Microservices
Microservices sind ein Architekturmuster der Informationstechnik, bei dem komplexe Anwendungssoftware aus unabhängigen Prozessen generiert wird, die untereinander mit sprachunabhängigen Programmierschnittstellen kommunizieren. Die Dienste sind weitgehend entkoppelt und erledigen eine kleine Aufgabe. So ermöglichen sie einen modularen Aufbau von Anwendungssoftware.[1][2]
Philosophie und Details
Der Gedanke hinter Microservices entspricht weitgehend dem der Unix-Philosophie („Do One Thing and Do It Well“, frei übersetzt: „Erledige nur eine Aufgabe und erledige sie gut“). Die Dienste sollten üblicherweise die folgenden Eigenschaften haben:
- Die Services können einfach ersetzt werden.
- Der Umfang eines Microservices sollte für jedes Teammitglied überschaubar sein.
- Ein Microservice sollte vom zuständigen Team (üblicherweise 5 bis 7 Entwickler) mit vertretbarem Zeitaufwand (z. B. innerhalb eines Monats) neu erstellt und ersetzt werden können.
- Ein Microservice sollte einen Bounded Context im Sinne von Domain-driven Design implementieren.
- Die Dienste haben eine einzige Geschäftsfunktion. Sie können beispielsweise einen Bestellvorgang, die Registrierung oder die Rechnungserstellung umfassen, jedoch nicht mehrere dieser Dinge.
- Der Nutzen für den Benutzer steht im Mittelpunkt.
- Die Kernfunktionalität sollte frühzeitig ausgeliefert werden, um einen möglichst frühen Nutzen bereitzustellen.
- Schnittstellen sollten, z. B. über Humane Registries, selbstdokumentierend sein. Beispielsweise Swagger für JSON-basierte REST-Services.
- Nach der Bereitstellung einer neuen Version des Services muss die alte Version des Endpunktes für eine bestimmte Zeit weiter bereitgestellt werden.
- Ein Microservice wird nur von einem Team entwickelt. So sorgt das Gesetz von Conway dafür, dass die Architektur auch durch organisatorische Maßnahmen abgesichert wird. Ebenso kann ein Team für mehrere fachlich zusammenhängende Microservices verantwortlich sein.
- Kommunikationsoverhead und Interessenskonflikte zwischen Teams werden vermieden.
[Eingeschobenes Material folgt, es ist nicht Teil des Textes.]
**config.mk**
```make
export PLATFORM = sky130hd
export DESIGN_NAME = mm_vp_regs
export DESIGN_NICKNAME = d
export VERILOG_FILES = /design/src/rtl/mm_bus_pkg.sv /design/src/rtl/mm_vp_pkg.sv /design/src/rtl/mm_vp_regs.sv
export SDC_FILE = /design/constraint.sdc
export NUM_CORES = 1
export LEC_CHECK = 0
export BUFFER_PORTS_ARGS = -buffer_cell sky130_fd_sc_hd__buf_2
export CORE_ASPECT_RATIO = 1.4
export CORE_MARGIN = 1.5
export CORE_UTILIZATION = 46
export CTS_CLUSTER_SIZE = 24
export DETAILED_ROUTE_END_ITERATION = 7
export GPL_TIMING_DRIVEN = 0
export PLACE_DENSITY_LB_ADDON = 0.12
export SETUP_SLACK_MARGIN = 0.5
export SYNTH_ARGS = -nofsm -noshare
export SYNTH_HDL_FRONTEND = slang
export SYNTH_SLANG_ARGS = --single-unit
```
**constraint.sdc**
```tcl
create_clock -name clk_i -period 3.5 [get_ports clk_i]
set_input_delay 0.35 -clock clk_i [delete_from_list [all_inputs] [get_ports clk_i]]
set_output_delay 0.35 -clock clk_i [all_outputs]
set_load 0.01 [all_outputs]
```
**src/rtl/mm_bus_pkg.sv**
```systemverilog
/*
 * bus widths of the request/grant/rvalid ports, RAM geometry,
 * and plain-vector types for addresses, data words and byte enables
 */
`default_nettype none

package mm_bus_pkg;

    // --------------------------------------------------
    // port widths
    // --------------------------------------------------
    localparam int unsigned ADDR_WIDTH = 32;
    localparam int unsigned DATA_WIDTH = 32;
    localparam int unsigned BYTE_WIDTH = 8;
    // one enable bit per byte lane
    localparam int unsigned BE_WIDTH = DATA_WIDTH / BYTE_WIDTH;
    // byte offset bits inside a word
    localparam int unsigned WORD_OFFSET_WIDTH = $clog2(BE_WIDTH);

    // --------------------------------------------------
    // RAM geometry
    // --------------------------------------------------
    // byte address bits covered by the RAM, 4 KiB
    localparam int unsigned RAM_ADDR_WIDTH = 12;
    localparam int unsigned RAM_INDEX_WIDTH = RAM_ADDR_WIDTH - WORD_OFFSET_WIDTH;
    localparam int unsigned RAM_WORDS = 2 ** RAM_INDEX_WIDTH;

    // byte address on either port
    typedef logic [ADDR_WIDTH-1:0] addr_t;
    // data word, read or written
    typedef logic [DATA_WIDTH-1:0] word_t;
    // byte lane enables of a data write
    typedef logic [BE_WIDTH-1:0] be_t;
    // word index into the RAM array
    typedef logic [RAM_INDEX_WIDTH-1:0] ram_index_t;

endpackage

`default_nettype wire
```
**src/rtl/mm_vp_pkg.sv**
```systemverilog
/*
 * virtual peripheral address map, test-status magic values,
 * decoder target enum and the layout of the status word
 */
`default_nettype none

package mm_vp_pkg;

    // --------------------------------------------------
    // address map
    // --------------------------------------------------
    // everything below this goes to the RAM, wrapping on its size
    localparam mm_bus_pkg::addr_t VP_REGION_BASE = 32'h1000_0000;
    // low byte of a write is printed
    localparam mm_bus_pkg::addr_t VP_STDOUT_ADDR = 32'h1000_0000;
    // pass / fail verdict, read back as status_word_t
    localparam mm_bus_pkg::addr_t VP_STATUS_ADDR = 32'h2000_0000;
    // exit value of the program
    localparam mm_bus_pkg::addr_t VP_EXIT_ADDR = 32'h2000_0004;

    // values written to the status register
    localparam mm_bus_pkg::word_t TEST_PASS_MAGIC = 32'd123456789;
    localparam mm_bus_pkg::word_t TEST_FAIL_MAGIC = 32'd1;

    // bit positions in the status word
    localparam int unsigned STATUS_PASS_BIT = 0;
    localparam int unsigned STATUS_FAIL_BIT = 1;
    localparam int unsigned STATUS_EXIT_BIT = 2;

    // where a data request, and later its response, belongs
    typedef enum logic [1:0] {TGT_NONE, TGT_RAM, TGT_VP} target_e;

    typedef logic [31:0] status_word_t;

endpackage

`default_nettype wire

```
**src/rtl/mm_vp_regs.sv**
```systemverilog
/*
 * virtual peripherals: stdout character pulse, sticky pass/fail
 * status, exit value register and status word read-back
 */
`timescale 1ns/10ps
`default_nettype none

module mm_vp_regs (
    input  wire                 clk_i,
    input  wire                 rst_i,
    // request from the decoder
    input  wire                 vp_req_i,
    input  mm_bus_pkg::addr_t   addr_i,
    input  wire                 we_i,
    input  mm_bus_pkg::word_t   wdata_i,
    output mm_bus_pkg::word_t   rdata_o,
    // stdout
    output logic                stdout_valid_o,
    output logic [mm_bus_pkg::BYTE_WIDTH-1:0] stdout_char_o,
    // test status
    output logic                tests_passed_o,
    output logic                tests_failed_o,
    output logic                exit_valid_o,
    output mm_bus_pkg::word_t   exit_value_o
);

    mm_bus_pkg::addr_t          word_addr;
    logic                       wr_stdout;
    logic                       wr_status;
    logic                       wr_exit;
    logic                       rd_status;
    mm_vp_pkg::status_word_t    status_word;

    logic                       stdout_valid_q;
    logic [mm_bus_pkg::BYTE_WIDTH-1:0] stdout_char_q;
    logic                       passed_q;
    logic                       failed_q;
    logic                       exit_valid_q;
    mm_bus_pkg::word_t          exit_value_q;
    mm_bus_pkg::word_t          rdata_q;

    // --------------------------------------------------
    // address decode
    // --------------------------------------------------
    // byte offset ignored, registers are whole words
    assign word_addr = {addr_i[mm_bus_pkg::ADDR_WIDTH-1:mm_bus_pkg::WORD_OFFSET_WIDTH],
                        {mm_bus_pkg::WORD_OFFSET_WIDTH{1'b0}}};

    assign wr_stdout = vp_req_i && we_i && (word_addr == mm_vp_pkg::VP_STDOUT_ADDR);
    assign wr_status = vp_req_i && we_i && (word_addr == mm_vp_pkg::VP_STATUS_ADDR);
    assign wr_exit   = vp_req_i && we_i && (word_addr == mm_vp_pkg::VP_EXIT_ADDR);
    assign rd_status = vp_req_i && !we_i && (word_addr == mm_vp_pkg::VP_STATUS_ADDR);

    // --------------------------------------------------
    // write side
    // --------------------------------------------------
    always_ff @(posedge clk_i) begin
        if (rst_i) begin
            stdout_valid_q <= 1'b0;
            passed_q       <= 1'b0;
            failed_q       <= 1'b0;
            exit_valid_q   <= 1'b0;
            exit_value_q   <= '0;
        end else begin
            // one pulse per character
            stdout_valid_q <= wr_stdout;
            // first verdict sticks, the other one can no longer be set
            if (wr_status && wdata_i == mm_vp_pkg::TEST_PASS_MAGIC && !failed_q) begin
                passed_q <= 1'b1;
            end
            if (wr_status && wdata_i == mm_vp_pkg::TEST_FAIL_MAGIC && !passed_q) begin
                failed_q <= 1'b1;
            end
            if (wr_exit) begin
                exit_valid_q <= 1'b1;
                exit_value_q <= wdata_i;
            end
        end
    end

    // character byte, only meaningful with the valid pulse
    always_ff @(posedge clk_i) begin
        if (wr_stdout) begin
            stdout_char_q <= wdata_i[mm_bus_pkg::BYTE_WIDTH-1:0];
        end
    end

    // --------------------------------------------------
    // read side
    // --------------------------------------------------
    always_comb begin
        status_word = '0;
        status_word[mm_vp_pkg::STATUS_PASS_BIT] = passed_q;
        status_word[mm_vp_pkg::STATUS_FAIL_BIT] = failed_q;
        status_word[mm_vp_pkg::STATUS_EXIT_BIT] = exit_valid_q;
    end

    // only the status register reads back, the rest is zero
    always_ff @(posedge clk_i) begin
        rdata_q <= rd_status ? status_word : '0;
    end

    assign rdata_o        = rdata_q;
    assign stdout_valid_o = stdout_valid_q;
    assign stdout_char_o  = stdout_char_q;
    assign tests_passed_o = passed_q;
    assign tests_failed_o = failed_q;
    assign exit_valid_o   = exit_valid_q;
    assign exit_value_o   = exit_value_q;

    // pass and fail exclude each other
    assert property (@(posedge clk_i) disable iff (rst_i)
        !(tests_passed_o && tests_failed_o));

endmodule

`default_nettype wire

```
# Word-level counts from Yosys, hierarchy flattened
# Index checks and enable logic that the tools add are counted.
op_classes:
  eq_ne: 5
  reduce_logical: 13
op_table:
  columns: ["operator", "n"]
  rows:
  - ["equality test 30 x 28 -> 1 bit (second input constant)", 2]
  - ["equality test 32 x 1 -> 1 bit (second input constant)", 1]
  - ["equality test 32 x 27 -> 1 bit (second input constant)", 1]
  - ["equality test 30 x 27 -> 1 bit (second input constant)", 1]
  - ["logical AND 1 bit", 10]
  - ["logical NOT 1 bit", 3]
totals:
  ff_bits: 47
  in_bits: 68
  out_inout_bits: 76
  elab_cells: 25

# Longest topological paths before layout
# Gate-level depths: netlist of the first run.
logic_depth:
  depth_word: 4
  depth_mapped: 5
  mapped_depth_nobuf: 4

# Worst setup path after synthesis of the first run
# Ideal clock, no wire load.
synth_path:
  kind: "input to register"
  startpoint: "input addr_i[6]"
  endpoint: "register stdout_char_q (netlist bit stdout_char_o[0]) (enable)"
  setup_ps: 400
  arrival_time_ps: 1909
  required_ps: 3100
  setup_slack_ps: 1191
  path_stages: 3
  n_path_buf: 0
  path_cell_list: "nor4_2 nand4_2 nor4b_1"
synth_between:
  elab_chain_len: 2
synth_rtl:
  columns: ["item", "line", "rtl"]
  rows:
  - ["from (decl)", "mm_vp_regs.sv:13", "input mm_bus_pkg::addr_t addr_i,"]
  - ["equality test 30 x 27 -> 1 bit", "mm_vp_regs.sv:49", "assign wr_stdout = vp_req_i && we_i && (word_addr == mm_vp_pkg::VP_STDOUT_ADDR);"]
  - ["logical AND 1 bit", "mm_vp_regs.sv:49", null]
  - ["named net wr_stdout", "mm_vp_regs.sv:28", "logic wr_stdout;"]
  - ["to (signal assigned)", "mm_vp_regs.sv:84", "stdout_char_q <= wdata_i[mm_bus_pkg::BYTE_WIDTH-1:0];"]
  - ["to (decl)", "mm_vp_regs.sv:35", "logic [mm_bus_pkg::BYTE_WIDTH-1:0] stdout_char_q;"]
# The timed path passes the listed nets, and every way through them passes these cells.
# A chain may end at the register's enable or synchronous reset.

# Final worst setup path of the first run
layout_path:
  startpoint: "input addr_i[6]"
  endpoint: "register exit_value_q[15] (netlist: exit_value_o[15])"
layout_between:
  elab_chain_len: 2
layout_rtl:
  columns: ["item", "line", "rtl"]
  rows:
  - ["equality test 30 x 28 -> 1 bit", "mm_vp_regs.sv:51", "assign wr_exit = vp_req_i && we_i && (word_addr == mm_vp_pkg::VP_EXIT_ADDR);"]
  - ["logical AND 1 bit", "mm_vp_regs.sv:51", null]
  - ["to (signal assigned)", "mm_vp_regs.sv:76", "exit_value_q <= wdata_i;"]
  - ["to (decl)", "mm_vp_regs.sv:39", "mm_bus_pkg::word_t exit_value_q;"]
# No other way between the ends.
- Die Schnittstellen verstecken Implementierungsdetails.
- Es werden dabei bevorzugt Standardverfahren mit geringem Overhead, wie REST, eingesetzt.
- Es sollte nicht ersichtlich sein, mit welcher Architektur ein Service implementiert wurde.
- Datenbanken werden nicht von mehreren Services verwendet, sondern immer nur von einem einzigen Service. Dies betrifft auch Zugriffe über Views und Stored Procedures.
- Microservices werden gegenüber anderen Services isoliert.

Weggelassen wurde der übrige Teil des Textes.